The first public perception of Winston Silcott, as monster incarnate, has proved difficult to erase. After he was paid compensation for his wrongful conviction in the Blakelock case, the Daily Mail declared: "Outrage upon outrage. Shame upon shame."

Silcott's conviction for an unconnected murder still stands; that fact is constantly entangled with the horrific murder of PC Keith Blakelock at the Broadwater Farm riot in October 1985.

The most famous image of Silcott - "The Beast of Broadwater Farm", as he became known - was taken after he was dragged out of his cell and his arms pinioned to his sides; the picture was released to the media for them to use as they saw fit. In defiance of all legal constraints, The Sun promptly published it under the headline: "First picture in machete death case". That is the public perception of the man who remains notorious - despite all the lies that have been exposed in the 14 years since.

In 1991, the Court of Appeal cleared Silcott of the killing of PC Blakelock. The conviction was deemed unsafe when an expert testified that the key incriminating pages of interview notes - including admissions Silcott had always denied making - were added later. The Court said that "the foundation of the Crown case has been destroyed".
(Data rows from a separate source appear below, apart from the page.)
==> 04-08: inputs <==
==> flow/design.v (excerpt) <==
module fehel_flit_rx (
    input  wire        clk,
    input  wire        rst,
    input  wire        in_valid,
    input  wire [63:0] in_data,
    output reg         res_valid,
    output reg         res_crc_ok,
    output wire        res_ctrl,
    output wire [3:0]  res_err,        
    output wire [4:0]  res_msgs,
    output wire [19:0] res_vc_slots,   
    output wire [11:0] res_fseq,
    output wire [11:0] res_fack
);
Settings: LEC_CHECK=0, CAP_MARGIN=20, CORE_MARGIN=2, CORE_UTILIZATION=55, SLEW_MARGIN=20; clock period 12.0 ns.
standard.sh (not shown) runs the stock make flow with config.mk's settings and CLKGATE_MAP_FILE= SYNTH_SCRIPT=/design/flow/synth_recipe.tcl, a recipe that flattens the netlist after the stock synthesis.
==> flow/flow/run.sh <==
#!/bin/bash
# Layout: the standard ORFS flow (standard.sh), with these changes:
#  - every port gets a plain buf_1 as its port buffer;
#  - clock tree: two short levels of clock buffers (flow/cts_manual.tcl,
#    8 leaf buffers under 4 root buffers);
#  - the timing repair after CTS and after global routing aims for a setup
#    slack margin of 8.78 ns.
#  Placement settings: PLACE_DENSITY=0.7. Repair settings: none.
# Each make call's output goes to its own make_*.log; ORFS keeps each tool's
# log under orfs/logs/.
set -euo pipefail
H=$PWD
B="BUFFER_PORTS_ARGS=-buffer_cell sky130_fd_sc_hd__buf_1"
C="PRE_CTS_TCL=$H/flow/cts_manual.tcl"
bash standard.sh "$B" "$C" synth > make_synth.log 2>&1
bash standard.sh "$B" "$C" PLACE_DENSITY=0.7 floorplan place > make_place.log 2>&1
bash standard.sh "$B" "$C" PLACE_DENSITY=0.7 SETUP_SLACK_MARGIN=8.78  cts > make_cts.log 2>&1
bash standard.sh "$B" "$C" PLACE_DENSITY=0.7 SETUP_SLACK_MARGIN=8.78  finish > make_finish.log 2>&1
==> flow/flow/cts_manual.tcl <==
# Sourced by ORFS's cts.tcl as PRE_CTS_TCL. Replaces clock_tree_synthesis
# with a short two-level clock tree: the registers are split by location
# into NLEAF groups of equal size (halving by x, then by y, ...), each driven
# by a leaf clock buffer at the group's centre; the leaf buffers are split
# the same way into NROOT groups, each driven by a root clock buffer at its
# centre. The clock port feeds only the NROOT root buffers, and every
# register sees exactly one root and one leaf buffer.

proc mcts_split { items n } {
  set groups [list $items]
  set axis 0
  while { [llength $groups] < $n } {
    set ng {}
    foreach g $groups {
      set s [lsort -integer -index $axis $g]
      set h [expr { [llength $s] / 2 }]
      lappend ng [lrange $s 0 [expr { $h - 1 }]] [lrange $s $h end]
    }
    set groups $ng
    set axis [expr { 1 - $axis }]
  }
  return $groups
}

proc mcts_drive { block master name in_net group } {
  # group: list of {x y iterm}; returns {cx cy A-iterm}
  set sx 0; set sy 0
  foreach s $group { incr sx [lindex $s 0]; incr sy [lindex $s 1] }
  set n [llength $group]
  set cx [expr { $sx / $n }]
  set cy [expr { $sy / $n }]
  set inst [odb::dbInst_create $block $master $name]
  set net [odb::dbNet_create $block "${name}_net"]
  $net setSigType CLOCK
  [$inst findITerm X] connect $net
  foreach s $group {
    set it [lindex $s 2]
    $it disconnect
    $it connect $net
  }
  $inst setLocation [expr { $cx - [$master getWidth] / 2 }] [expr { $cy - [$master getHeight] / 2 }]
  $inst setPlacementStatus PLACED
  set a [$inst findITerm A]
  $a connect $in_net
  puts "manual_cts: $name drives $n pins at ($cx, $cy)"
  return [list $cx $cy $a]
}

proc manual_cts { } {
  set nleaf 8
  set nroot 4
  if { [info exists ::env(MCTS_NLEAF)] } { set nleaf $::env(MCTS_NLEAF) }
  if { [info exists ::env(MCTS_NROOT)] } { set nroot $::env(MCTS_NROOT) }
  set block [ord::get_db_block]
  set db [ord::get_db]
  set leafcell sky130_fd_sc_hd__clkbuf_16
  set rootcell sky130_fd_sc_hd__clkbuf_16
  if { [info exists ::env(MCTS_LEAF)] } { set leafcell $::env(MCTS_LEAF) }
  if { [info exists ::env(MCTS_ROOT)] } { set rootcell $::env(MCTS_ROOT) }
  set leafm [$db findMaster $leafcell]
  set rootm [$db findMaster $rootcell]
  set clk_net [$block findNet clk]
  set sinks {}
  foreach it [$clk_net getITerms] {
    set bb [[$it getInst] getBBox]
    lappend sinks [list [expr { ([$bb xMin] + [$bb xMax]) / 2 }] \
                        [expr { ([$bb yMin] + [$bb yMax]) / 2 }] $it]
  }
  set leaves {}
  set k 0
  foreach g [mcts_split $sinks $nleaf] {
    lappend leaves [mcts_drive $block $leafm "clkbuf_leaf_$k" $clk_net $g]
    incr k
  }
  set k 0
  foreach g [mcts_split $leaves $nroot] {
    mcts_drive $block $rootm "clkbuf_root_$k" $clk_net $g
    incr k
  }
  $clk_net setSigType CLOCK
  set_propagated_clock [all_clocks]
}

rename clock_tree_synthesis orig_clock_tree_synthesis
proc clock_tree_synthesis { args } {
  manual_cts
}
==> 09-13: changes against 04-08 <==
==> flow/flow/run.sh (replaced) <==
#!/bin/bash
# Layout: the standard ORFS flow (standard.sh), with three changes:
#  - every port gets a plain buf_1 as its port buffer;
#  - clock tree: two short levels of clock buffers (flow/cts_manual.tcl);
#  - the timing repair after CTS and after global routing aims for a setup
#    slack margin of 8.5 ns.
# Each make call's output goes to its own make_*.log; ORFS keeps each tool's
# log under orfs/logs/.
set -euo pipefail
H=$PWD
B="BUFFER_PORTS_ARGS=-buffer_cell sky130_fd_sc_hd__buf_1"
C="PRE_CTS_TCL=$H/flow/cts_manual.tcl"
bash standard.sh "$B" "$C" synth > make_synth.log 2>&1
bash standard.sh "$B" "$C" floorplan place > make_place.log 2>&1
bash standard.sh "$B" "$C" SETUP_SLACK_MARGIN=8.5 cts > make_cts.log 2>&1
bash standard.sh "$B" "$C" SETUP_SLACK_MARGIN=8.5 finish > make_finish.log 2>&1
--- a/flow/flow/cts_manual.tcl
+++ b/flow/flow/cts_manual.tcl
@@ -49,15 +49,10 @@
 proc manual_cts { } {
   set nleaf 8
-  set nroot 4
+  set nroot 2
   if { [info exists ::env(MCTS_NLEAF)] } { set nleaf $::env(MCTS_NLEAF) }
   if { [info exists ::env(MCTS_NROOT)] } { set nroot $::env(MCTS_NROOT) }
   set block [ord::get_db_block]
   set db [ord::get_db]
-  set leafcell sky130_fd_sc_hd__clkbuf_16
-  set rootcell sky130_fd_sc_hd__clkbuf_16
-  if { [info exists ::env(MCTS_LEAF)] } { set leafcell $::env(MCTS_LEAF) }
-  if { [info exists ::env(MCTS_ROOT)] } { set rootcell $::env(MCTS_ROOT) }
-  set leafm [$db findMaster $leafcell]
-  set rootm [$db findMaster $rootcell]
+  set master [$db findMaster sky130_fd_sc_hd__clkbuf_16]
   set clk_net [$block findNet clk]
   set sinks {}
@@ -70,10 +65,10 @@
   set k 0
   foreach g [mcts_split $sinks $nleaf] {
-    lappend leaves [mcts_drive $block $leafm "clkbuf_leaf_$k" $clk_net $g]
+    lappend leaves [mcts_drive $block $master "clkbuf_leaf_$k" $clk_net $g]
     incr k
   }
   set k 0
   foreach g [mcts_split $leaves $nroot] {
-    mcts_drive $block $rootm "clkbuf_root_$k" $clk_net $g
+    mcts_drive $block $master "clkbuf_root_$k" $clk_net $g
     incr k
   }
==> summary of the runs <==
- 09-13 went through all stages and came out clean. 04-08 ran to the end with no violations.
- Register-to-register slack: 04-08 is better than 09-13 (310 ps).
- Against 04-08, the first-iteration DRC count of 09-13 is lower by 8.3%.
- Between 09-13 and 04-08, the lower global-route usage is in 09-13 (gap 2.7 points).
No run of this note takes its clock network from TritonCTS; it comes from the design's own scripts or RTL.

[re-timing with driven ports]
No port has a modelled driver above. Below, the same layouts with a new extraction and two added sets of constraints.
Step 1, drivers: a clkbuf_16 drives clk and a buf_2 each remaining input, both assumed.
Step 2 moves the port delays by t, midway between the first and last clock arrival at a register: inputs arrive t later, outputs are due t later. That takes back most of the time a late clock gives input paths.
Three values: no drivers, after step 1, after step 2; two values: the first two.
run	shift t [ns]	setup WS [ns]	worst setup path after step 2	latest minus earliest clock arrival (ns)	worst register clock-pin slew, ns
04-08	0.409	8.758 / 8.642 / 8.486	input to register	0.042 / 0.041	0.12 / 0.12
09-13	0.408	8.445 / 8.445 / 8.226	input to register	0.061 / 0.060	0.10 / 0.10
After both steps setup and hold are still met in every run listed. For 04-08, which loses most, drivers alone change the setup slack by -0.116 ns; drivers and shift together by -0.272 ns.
Context: an optimization exercise on an open-source flow, tuned for small area. The choices shown serve that exercise and are no tape-out recipe. RTL that was checked went through simulation tests only; none was proved equivalent to the original. Only the layout flow was run in run 3; the RTL was not checked for function there. Power figures rest on the tool's default switching activity, not on a simulated workload.

==> flow/design.v <==
module mx_unpack (
    input  wire [511:0] in_data,
    output reg  [7:0]   emax8,
    output wire [9:0]   om
);
    reg [31:0] alive;
    reg [31:0] bits;
    reg        any;
    reg [9:0]  o;
    integer b, k;
    always @(*) begin
        alive = {32{1'b1}};
        for (b = 7; b >= 0; b = b - 1) begin
            for (k = 0; k < 32; k = k + 1) bits[k] = in_data[16*k + 7 + b];
            any = |(alive & bits);
            emax8[b] = any;
            if (any) alive = alive & bits;
        end
        o = 10'd0;
        for (k = 0; k < 32; k = k + 1) o = o | in_data[16*k +: 10];
    end
    assign om = o;
endmodule
module mx_quant (
    input  wire [15:0] d,
    input  wire        fp16,
    input  wire [9:0]  cc,       
    input  wire        nan,      
    input  wire [2:0]  mq,       
    input  wire [2:0]  sm2,      
    input  wire [2:0]  sm,       
    input  wire        f_int,
    input  wire        f_e4m3,
    input  wire        f_e5m2,
    input  wire        f_fp6,
    input  wire        f_fp4,
    input  wire        f_fp8,
    output wire [7:0]  el,
    output wire        sat
);
    wire s = d[15] & ~nan;
    wire h = (|d[14:10]) | (~fp16 & (|d[9:7]));
    wire [10:0] sig = {fp16 & h, fp16 & d[9], fp16 & d[8], fp16 ? d[7] : h, d[6:0]};
    wire z8 = ~|sig[10:3];
    wire [10:0] n1 = {sig[10:8] | ({3{z8}} & sig[2:0]), sig[7:3], sig[2:0] & {3{~z8}}};
    wire z4 = ~|n1[10:7];
    wire [10:0] n2 = {n1[10:7] | ({4{z4}} & n1[6:3]), z4 ? n1[2:0] : n1[6:4], n1[3:0] & {4{~z4}}};
    wire z2 = ~|n2[10:9];
    wire [10:0] n3 = {n2[10:9] | ({2{z2}} & n2[8:7]), z2 ? n2[6:0] : n2[8:2], n2[1:0] & {2{~z2}}};
    wire z1 = ~n3[10];
    wire [10:0] nn = {n3[10] | n3[9], z1 ? n3[8:0] : n3[9:1], n3[0] & ~z1};
    wire [3:0] shn = {z8, z4, z2, z1};
    wire nz = nn[10];
    wire [7:0] e8 = fp16 ? {3'b000, d[14:10]} : d[14:7];
    wire [9:0] esub = (fp16 ? 10'd1 : 10'd4) - {6'b0, shn};
    wire [9:0] ein = {2'b0, e8} | (esub & {10{~h}});
    wire [9:0] ef = ein - cc;
    wire neg = ef[9];
    wire normal = nz & ~nan & ~neg & (|ef[8:0]);
    wire [9:0] nef = ~ef;
    wire flush = nan | ~nz | (neg & ((|nef[8:3]) | (nef[2:0] >= mq)));
    wire [2:0] ssub = sm2 + nef[2:0];
    wire [2:0] sa = flush ? 3'd7 : (normal ? sm : ssub);
    wire [4:0] eh = normal ? ef[4:0] : {4'b0000, nz};
    wire [14:0] v = {eh, nn[9:0]};
    wire [10:0] y0 = v[14:4];
    wire g0 = v[3];
    wire t0 = |v[2:0];
    wire [10:0] y1 = sa[2] ? {4'd0, y0[10:4]} : y0;
    wire g1 = sa[2] ? y0[3] : g0;
    wire t1 = sa[2] ? (|y0[2:0] | g0 | t0) : t0;
    wire [10:0] y2 = sa[1] ? {2'd0, y1[10:2]} : y1;
    wire g2 = sa[1] ? y1[1] : g1;
    wire t2 = sa[1] ? (y1[0] | g1 | t1) : t1;
    wire [7:0] cp = sa[0] ? y2[8:1] : y2[7:0];
    wire g3 = sa[0] ? y2[0] : g2;
    wire t3 = sa[0] ? (g2 | t2) : t2;
    wire guard = ~flush & g3;
    wire rnd = guard & (t3 | cp[0]);
    wire top_e4m3 = &cp[6:1];
    wire top_e5m2 = &cp[6:3] & &cp[1:0];
    wire top_fp6  = &cp[4:0];
    wire top_fp4  = &cp[2:0];
    wire top_int  = &cp[6:0];
    assign sat = (f_e4m3 & top_e4m3 & (cp[0] | rnd))
               | (rnd & ((f_e5m2 & top_e5m2) | (f_fp6 & top_fp6) | (f_fp4 & top_fp4) | (f_int & top_int)));
    wire rnd_e = rnd & ~sat;
    wire sn = s & f_int;
    wire [7:0] x = cp ^ {8{sn}};
    wire [7:0] code = x + {7'd0, rnd_e ^ sn};
    wire [7:0] code_f = {code[7:1], code[0] & ~(f_e4m3 & sat)};
    assign el = code_f | {f_fp8 & s, 1'b0, f_fp6 & s, 1'b0, f_fp4 & s, 3'b000};
endmodule
module mx_caster (
    input  wire         clk,
    input  wire         rst,
    input  wire         in_valid,
    input  wire [3:0]   fmt,
    input  wire         src_fp16,
    input  wire [511:0] in_data,
    output reg          out_valid,
    output reg  [7:0]   out_scale,
    output reg  [255:0] out_elems,
    output reg  [5:0]   out_sat
);
    wire f_e4m3 = (fmt == 4'd5);
    wire f_e5m2 = (fmt == 4'd6);
    wire f_e2m3 = (fmt == 4'd7);
    wire f_e3m2 = (fmt == 4'd8);
    wire f_e2m1 = (fmt == 4'd9);
    wire f_int  = (fmt == 4'd10);
    wire f_fp8  = f_e4m3 | f_e5m2;
    wire f_fp6  = f_e2m3 | f_e3m2;
    wire f_fp4  = f_e2m1;
    reg [4:0] topef;      
    reg [3:0] emax;
    reg [2:0] sm;         
    always @(*) begin
        topef = 5'd15; emax = 4'd8; sm = 3'd3;
        if (f_e5m2) begin topef = 5'd30; emax = 4'd15; sm = 3'd4; end
        if (f_e2m3) begin topef = 5'd3;  emax = 4'd2;  sm = 3'd3; end
        if (f_e3m2) begin topef = 5'd7;  emax = 4'd4;  sm = 3'd4; end
        if (f_e2m1) begin topef = 5'd3;  emax = 4'd2;  sm = 3'd5; end
        if (f_int)  begin topef = 5'd1;  emax = 4'd0;  sm = 3'd0; end
    end
    wire [7:0] emax8;
    wire [9:0] om;
    mx_unpack u_red (.in_data(in_data), .emax8(emax8), .om(om));
    wire fp16 = src_fp16;
    wire [7:0] traw = fp16 ? {3'd0, emax8[7:3]} : emax8;
    wire nan = fp16 ? (&emax8[7:3]) : (&emax8);
    wire [9:0] omf = fp16 ? om : {3'd0, om[6:0]};
    reg [3:0] ol;
    integer k;
    always @(*) begin
        ol = 4'd0;
        for (k = 0; k < 10; k = k + 1) if (omf[k]) ol = k[3:0];
    end
    wire zero = (traw == 8'd0) & ~|omf;
    wire signed [9:0] tv = fp16 ? ($signed({6'd0, ol}) - 10'sd9) : ($signed({6'd0, ol}) - 10'sd6);
    wire signed [9:0] t  = (traw != 8'd0) ? $signed({2'd0, traw}) : tv;
    wire signed [9:0] te = t - $signed({6'd0, emax});
    wire signed [9:0] tc = (~fp16 & te[9]) ? $signed({6'd0, emax}) : t;
    wire [7:0] scale_f = (fp16 ? te + 10'sd112 : (te[9] ? 10'sd0 : te));
    wire [7:0] scale = zero ? 8'd0 : scale_f;
    wire [9:0] cc = tc - $signed({5'd0, topef});
    wire [2:0] mq = f_int ? 3'd6 : (3'd6 - sm);
    wire [255:0] elems;
    wire [31:0]  sats;
    genvar gi;
    generate
        for (gi = 0; gi < 32; gi = gi + 1) begin : g_el
            mx_quant u_q (
                .d(in_data[16*gi +: 16]), .fp16(fp16), .cc(cc), .nan(nan),
                .mq(mq), .sm(sm), .sm2(sm + 3'd2),
                .f_int(f_int), .f_e4m3(f_e4m3), .f_e5m2(f_e5m2),
                .f_fp6(f_fp6), .f_fp4(f_fp4), .f_fp8(f_fp8),
                .el(elems[8*gi +: 8]), .sat(sats[gi]));
        end
    endgenerate
    reg [5:0] nsat;
    always @(*) begin
        nsat = 6'd0;
        for (k = 0; k < 32; k = k + 1) nsat = nsat + {5'd0, sats[k]};
    end
    always @(posedge clk) begin
        if (rst) out_valid <= 1'b0;
        else     out_valid <= in_valid;
    end
    always @(posedge clk) begin
        out_scale <= nan ? 8'hFF : scale;
        out_elems <= elems;
        out_sat   <= nan ? 6'd32 : nsat;
    end
endmodule
This design comes from an exercise in tuning for small area, a short achievable clock period and few clock cycles on the open sky130 flow, not from production work.
At most, simulation tests tie the RTL to the original design; equivalence was not proved.
Power is estimated from default activity; no workload was simulated.

before:
==> flow/design.v <==
module hive_div (
    input  wire        clk,
    input  wire        rst,
    input  wire        in_valid,
    output wire        in_ready,
    input  wire [1:0]  in_op,
    input  wire [31:0] in_a,
    input  wire [31:0] in_b,
    output reg         out_valid,
    output wire [31:0] out_result
);
    reg        rdy;                  
    reg        p1, p2, it, fx;
    reg        sgn, is_mod, sa, sb;  
    reg        nsb, ee;              
    reg [31:0] R;                    
    reg [31:0] Q;                    
    reg [32:0] D;                    
    reg [4:0]  cnt;
    reg        last, one, dsh;       
    reg        fxw;                  
    reg        cin, frc_x, xinv;     
    assign in_ready   = rdy;
    assign out_result = Q;
    function [5:0] msb;
        input [31:0] x;
        reg [15:0] v1; reg [15:0] p1_;
        reg [7:0]  v2; reg [15:0] p2_;
        reg [3:0]  v3; reg [11:0] p3_;
        reg [1:0]  v4; reg [7:0]  p4_;
        integer i;
        begin
            for (i = 0; i < 16; i = i + 1) begin
                v1[i]  = x[2*i+1] | x[2*i];
                p1_[i] = x[2*i+1];
            end
            for (i = 0; i < 8; i = i + 1) begin
                v2[i]        = v1[2*i+1] | v1[2*i];
                p2_[2*i+:2]  = v1[2*i+1] ? {1'b1, p1_[2*i+1]} : {1'b0, p1_[2*i]};
            end
            for (i = 0; i < 4; i = i + 1) begin
                v3[i]        = v2[2*i+1] | v2[2*i];
                p3_[3*i+:3]  = v2[2*i+1] ? {1'b1, p2_[4*i+2+:2]} : {1'b0, p2_[4*i+:2]};
            end
            for (i = 0; i < 2; i = i + 1) begin
                v4[i]        = v3[2*i+1] | v3[2*i];
                p4_[4*i+:4]  = v3[2*i+1] ? {1'b1, p3_[6*i+3+:3]} : {1'b0, p3_[6*i+:3]};
            end
            msb = {v4[1] | v4[0], v4[1] ? {1'b1, p4_[7:4]} : {1'b0, p4_[3:0]}};
        end
    endfunction
    wire        e      = sa && sb;
    wire        sdiff  = sa ^ sb;
    wire [31:0] ax     = ee ? {~R[30:0], 1'b1} : R;
    wire [5:0]  ma     = msb(ax);
    wire [5:0]  mb     = msb(~D[31:0]);
    wire [5:0]  nd     = {1'b0, ma[4:0]} - {1'b0, mb[4:0]};    
    wire        a_zero = (R == 32'd0) && !sa;
    wire        d_ones = (D[31:0] == 32'hFFFF_FFFF);          
    wire        b_zero = d_ones && !sb;
    wire        ovf    = d_ones && sb && (R == 32'h8000_0000);
    wire        spec   = b_zero || ovf;
    wire        zr     = spec || a_zero;
    wire        skip   = nd[5] || !ma[5] || zr;
    wire        addb   = sdiff && !zr;   
    wire [31:0] spec_q = is_mod ? 32'd0 :
                         ovf ? 32'h7FFF_FFFF :
                         !sgn ? 32'hFFFF_FFFF :
                         sa ? 32'h8000_0000 : 32'h7FFF_FFFF;
    wire        fill   = nsb;
    wire [32:0] s0     = D;
    wire [32:0] s1     = cnt[0] ? {s0[31:0], fill}        : s0;
    wire [32:0] s2     = cnt[1] ? {s1[30:0], {2{fill}}}   : s1;
    wire [32:0] s3     = cnt[2] ? {s2[28:0], {4{fill}}}   : s2;
    wire [32:0] s4     = cnt[3] ? {s3[24:0], {8{fill}}}   : s3;
    wire [32:0] Dsh    = cnt[4] ? {s4[16:0], {16{fill}}}  : s4;
    wire [32:0] Y      = D | {33{frc_x}};
    wire [34:0] sum_c  = {2'b00, R, 1'b1} + {1'b0, Y, cin};    
    wire        fits   = sum_c[34];
    wire [31:0] X      = sum_c[32:1] ^ {32{xinv}};
    always @(posedge clk) begin
        if (rst) begin
            rdy       <= 1'b1;
            p1        <= 1'b0;
            p2        <= 1'b0;
            it        <= 1'b0;
            fx        <= 1'b0;
            out_valid <= 1'b0;
        end else begin
            out_valid <= fx;
            if (rdy) begin
                fx  <= 1'b0;
                if (in_valid) begin
                    rdy <= 1'b0;
                    p1  <= 1'b1;
                end
            end
            if (p1) begin
                p1 <= 1'b0;
                if (skip) begin
                    fx  <= 1'b1;
                    rdy <= 1'b1;
                end else begin
                    p2  <= 1'b1;
                end
            end
            if (p2) begin
                p2 <= 1'b0;
                it <= 1'b1;
            end
            if ((p2 && cnt == 5'd0 || it && one) && !is_mod) begin
                fx  <= 1'b1;
                rdy <= 1'b1;
            end
            if (it && last) begin
                it  <= 1'b0;
                if (is_mod) begin
                    fx  <= 1'b1;
                    rdy <= 1'b1;
                end
            end
        end
        if (p2 || (it && fits))
            R <= X;
        if (rdy) begin
            R       <= in_a ^ {32{!in_op[0] && in_a[31] && !in_b[31]}};
            D       <= {1'b1, in_b ^ {32{!(!in_op[0] && in_b[31])}}};
            sgn     <= !in_op[0];
            is_mod  <= in_op[1];
            sa      <= !in_op[0] && in_a[31];
            sb      <= !in_op[0] && in_b[31];
            nsb     <= !(!in_op[0] && in_b[31]);
            ee      <= !in_op[0] && in_a[31] && in_b[31];
        end
        if (p2)
            D <= Dsh;
        if (dsh)
            D <= {D[32], D[32:1]};
        if (p1)
            Q <= spec ? spec_q : {32{addb}};
        if (it)
            Q <= {Q[30:0], fits ^ sdiff};
        if (fx && fxw)
            Q <= X;
        if (p1) begin
            cnt   <= nd[4:0];
            fxw   <= is_mod && !spec;
            frc_x <= !skip || !addb;
            cin   <= skip ? (!addb || sa) : !sb;
            xinv  <= skip ? (addb && sa) : e;
        end
        dsh <= !rst && (p2 ? (cnt != 5'd0) : (it && !last && !one));
        if (p2) begin
            last  <= (cnt == 5'd0);
            one   <= (cnt == 5'd1);
            frc_x <= 1'b0;
            xinv  <= 1'b0;
        end
        if (it) begin
            if (!last) begin
                cnt  <= cnt - 5'd1;
                last <= one;
                one  <= (cnt == 5'd2);
            end
            else begin
                frc_x <= is_mod && (sa == sb);
                cin   <= !e;
                xinv  <= sa;
            end
        end
    end
endmodule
Lord Justice Farquharson described Silcott and the two others cleared at the same time as "victims of perjury". The detectives in the case were charged with conspiracy to pervert the course of justice - but were acquitted in 1994, which permits all sorts of implicit questions. (The detectives' defence case quoted allegedly new statements from eyewitnesses, including descriptions which a judge had earlier described as "fantasy".)

After the acquittal of the detectives on perjury charges, the question marks over Silcott hung in the air. The implication remained: he may have been cleared on what was described as "a technicality". But what (it was implied) about his true guilt?

In the sense that it is impossible to prove a negative, things indeed remain unclear. But the proven tampering with evidence notes is only part of the story. The circumstantial evidence was poor to non-existent. No item of forensic evidence linked him with the murder. Of the 1,000-odd photographs taken during the Broadwater riot, Silcott was not visible in any. His then girlfriend insists that he was desperate to stay out of trouble that night, because of the charges already hanging over him at that time.

His parents, devout Seventh Day Adventists who came to Britain in 1957 from Montserrat, have clearly been shocked at much of the press coverage. His mother, Mary said: "I never knew white people could be so wicked."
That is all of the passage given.